Debugging Alluxio fails to request bytes for block (during Spark Terasort)?

220 views
Skip to first unread message

Tim B

unread,
Jun 2, 2016, 3:03:52 PM6/2/16
to Alluxio Users
Hi,

I'm trying to run terasort using spark (master) with alluxio and HDFS as the UFS.  It works fine up until about 100GB dataset. At that point terasort stops processing during stage 4 of the sort with these type of messages:

WARN TaskSetManager: Lost task 86.1 in stage 4.0 (TID 771, 10.1.20.201): java.io.IOException: Failed to cache: Unable to request space from worker
at alluxio.client.file.FileOutStream.handleCacheWriteException(FileOutStream.java:337)
at alluxio.client.file.FileOutStream.write(FileOutStream.java:293)

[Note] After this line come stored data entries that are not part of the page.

$ cat src/hw/rtl/battery_level_monitor_core.sv
`timescale 1ns / 1ps
// ----------------------------------------------------------------------------
// battery_level_monitor_core
// Maps a voltage sample onto a 0..NUM_LEVELS battery level with hysteresis
// and tracks a delayed normal/low battery state.
//
//   channel | direction | handshake            | payload
//   req     | in        | req_valid/req_stall  | req_data  (blm_req_type)
//   rsp     | out       | rsp_valid/rsp_stall  | rsp_data  (blm_rsp_type)
//   csr     | in        | csr_write_en         | csr_index, csr_wdata
//
// A sample goes through setup, the scaled-voltage product, then one threshold
// product and one compare per level tested (up to NUM_LEVELS), and the final
// write; one multiplier, SCALE_W by MV_W bits, serves all of these products.
// A disconnect skips to the write. One transaction is in flight at a time.
// Reset (synchronous) restores register defaults and clears the state.
// A stalled result sits in the output register while the next transaction
// is computed; it only waits at the final write.
// ----------------------------------------------------------------------------
module battery_level_monitor_core #(
   parameter int NUM_LEVELS = blm_pkg::NUM_LEVELS_DEFAULT
) (
   input  logic                              clock,
   input  logic                              reset,
   input  logic                              req_valid,
   output logic                              req_stall,
   input  blm_pkg::blm_req_type              req_data,
   output logic                              rsp_valid,
   input  logic                              rsp_stall,
   output blm_pkg::blm_rsp_type              rsp_data,
   input  logic                              csr_write_en,
   input  logic [blm_pkg::CSR_INDEX_W-1:0]   csr_index,
   input  logic [blm_pkg::CSR_DATA_W-1:0]    csr_wdata
);
   import blm_pkg::*;

   localparam int LHS_SCALE = FULL_PERCENT * NUM_LEVELS;
   localparam int HYST_STEP = HYST_PERCENT * NUM_LEVELS;
   localparam int SCALE_W   = $clog2(LHS_SCALE + 1);
   localparam int PROD_W    = SCALE_W + MV_W;

   typedef enum logic [2:0] {
      ST_IDLE,
      ST_SETUP,
      ST_LHS,
      ST_MUL,
      ST_CMP,
      ST_WRITE
   } state_type;

   blm_cfg_type cfg;

   blm_csr u_csr (
      .clock        (clock),
      .reset        (reset),
      .csr_write_en (csr_write_en),
      .csr_index    (csr_index),
      .csr_wdata    (csr_wdata),
      .cfg          (cfg)
   );

   state_type            state_ff,      state_in;
   blm_req_type          req_ff,        req_in;
   logic [MV_W-1:0]      num_ff,        num_in;
   logic [MV_W-1:0]      den_ff,        den_in;
   logic [PROD_W-1:0]    lhs_ff,        lhs_in;
   logic [PROD_W-1:0]    prod_ff,       prod_in;
   logic [SCALE_W-1:0]   base_ff,       base_in;
   logic [LEVEL_W-1:0]   idx_ff,        idx_in;
   logic [LEVEL_W-1:0]   level_ff,      level_in;
   logic [LEVEL_W-1:0]   prev_level_ff, prev_level_in;
   logic                 low_ff,        low_in;
   logic [COUNT_W-1:0]   count_ff,      count_in;
   logic                 rsp_valid_ff,  rsp_valid_in;
   blm_rsp_type          rsp_data_ff,   rsp_data_in;

   // shared multiplier
   logic [SCALE_W-1:0]   mul_a;
   logic [MV_W-1:0]      mul_b;
   logic [PROD_W-1:0]    mul_p;

   logic [MV_W-1:0]      win_empty;
   logic [MV_W-1:0]      win_full;
   logic [MV_W-1:0]      span;
   logic [MV_W-1:0]      offset;
   logic                 count_en;
   logic [COUNT_W-1:0]   count_next;
   logic                 toggle;
   logic                 out_free;

   assign mul_a = (state_ff == ST_LHS) ? SCALE_W'(LHS_SCALE)
                : base_ff + ((prev_level_ff == idx_ff) ? SCALE_W'(HYST_STEP)
                                                       : SCALE_W'(0));
   assign mul_b = (state_ff == ST_LHS) ? num_ff : den_ff;
   assign mul_p = PROD_W'(mul_a) * PROD_W'(mul_b);

   assign win_empty = req_ff.motors_off ? cfg.empty_standby_mv : cfg.empty_flying_mv;
   assign win_full  = req_ff.motors_off ? cfg.full_standby_mv  : cfg.full_flying_mv;
   assign span      = win_full - win_empty;
   assign offset    = req_ff.voltage_mv - win_empty;

   // low/normal state counter
   assign count_en   = (level_ff == LEVEL_W'(0)) ? !low_ff : low_ff;
   assign count_next = !count_en ? COUNT_W'(0)
                     : (count_ff == {COUNT_W{1'b1}}) ? count_ff : count_ff + COUNT_W'(1);
   assign toggle     = count_next >= cfg.change_delay;

   assign out_free   = !rsp_valid_ff || !rsp_stall;

   always_comb begin
      state_in      = state_ff;
      req_in        = req_ff;
      num_in        = num_ff;
      den_in        = den_ff;
      lhs_in        = lhs_ff;
      prod_in       = prod_ff;
      base_in       = base_ff;
      idx_in        = idx_ff;
      level_in      = level_ff;
      prev_level_in = prev_level_ff;
      low_in        = low_ff;
      count_in      = count_ff;
      rsp_valid_in  = rsp_valid_ff && rsp_stall;
      rsp_data_in   = rsp_data_ff;

      case (state_ff)
         ST_IDLE: begin
            if (req_valid) begin
               req_in   = req_data;
               state_in = (req_data.req_type == REQ_DISCONNECT) ? ST_WRITE : ST_SETUP;
            end
         end
         ST_SETUP: begin
            if (win_full <= win_empty) begin
               num_in = '0;
               den_in = MV_W'(1);
            end else begin
               den_in = span;
               if (req_ff.voltage_mv <= win_empty) begin
                  num_in = '0;
               end else if (offset >= span) begin
                  num_in = span;
               end else begin
                  num_in = offset;
               end
            end
            base_in  = '0;
            idx_in   = '0;
            state_in = ST_LHS;
         end
         ST_LHS: begin
            lhs_in   = mul_p;
            state_in = ST_MUL;
         end
         ST_MUL: begin
            prod_in  = mul_p;
            state_in = ST_CMP;
         end
         ST_CMP: begin
            if (lhs_ff <= prod_ff) begin
               level_in = idx_ff;
               state_in = ST_WRITE;
            end else if (idx_ff == LEVEL_W'(NUM_LEVELS - 1)) begin
               level_in = LEVEL_W'(NUM_LEVELS);
               state_in = ST_WRITE;
            end else begin
               idx_in   = idx_ff + LEVEL_W'(1);
               base_in  = base_ff + SCALE_W'(FULL_PERCENT);
               state_in = ST_MUL;
            end
         end
         ST_WRITE: begin
            if (out_free) begin
               rsp_valid_in = 1'b1;
               state_in     = ST_IDLE;
               if (req_ff.req_type == REQ_DISCONNECT) begin
                  rsp_data_in.level         = '0;
                  rsp_data_in.level_valid   = 1'b0;
                  rsp_data_in.battery_low   = low_ff;
                  rsp_data_in.state_changed = 1'b0;
               end else begin
                  prev_level_in             = level_ff;
                  count_in                  = count_next;
                  low_in                    = low_ff ^ toggle;
                  rsp_data_in.level         = level_ff;
                  rsp_data_in.level_valid   = 1'b1;
                  rsp_data_in.battery_low   = low_ff ^ toggle;
                  rsp_data_in.state_changed = toggle;
               end
            end
         end
         default: state_in = ST_IDLE;
      endcase
   end

   always_ff @(posedge clock) begin
      if (reset) begin
         state_ff      <= ST_IDLE;
         prev_level_ff <= NO_LEVEL;
         low_ff        <= 1'b0;
         count_ff      <= '0;
         rsp_valid_ff  <= 1'b0;
      end else begin
         state_ff      <= state_in;
         prev_level_ff <= prev_level_in;
         low_ff        <= low_in;
         count_ff      <= count_in;
         rsp_valid_ff  <= rsp_valid_in;
      end
      req_ff      <= req_in;
      num_ff      <= num_in;
      den_ff      <= den_in;
      lhs_ff      <= lhs_in;
      prod_ff     <= prod_in;
      base_ff     <= base_in;
      idx_ff      <= idx_in;
      level_ff    <= level_in;
      rsp_data_ff <= rsp_data_in;
   end

   assign req_stall = (state_ff != ST_IDLE);
   assign rsp_valid = rsp_valid_ff;
   assign rsp_data  = rsp_data_ff;

endmodule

 ERROR logger.type (BlockWorkerClientServiceHandler.java:requestSpace) - Failed to request 1048500 bytes for block: 136650424320
alluxio.exception.BlockDoesNotExistException: TempBlockMeta not found for blockId 136,650,424,320
at alluxio.worker.block.BlockMetadataManager.getTempBlockMeta(BlockMetadataManager.java:264)
at alluxio.worker.block.TieredBlockStore.requestSpaceInternal(TieredBlockStore.java:573)
at alluxio.worker.block.TieredBlockStore.requestSpace(TieredBlockStore.java:250)
at alluxio.worker.block.BlockWorker.requestSpace(BlockWorker.java:557)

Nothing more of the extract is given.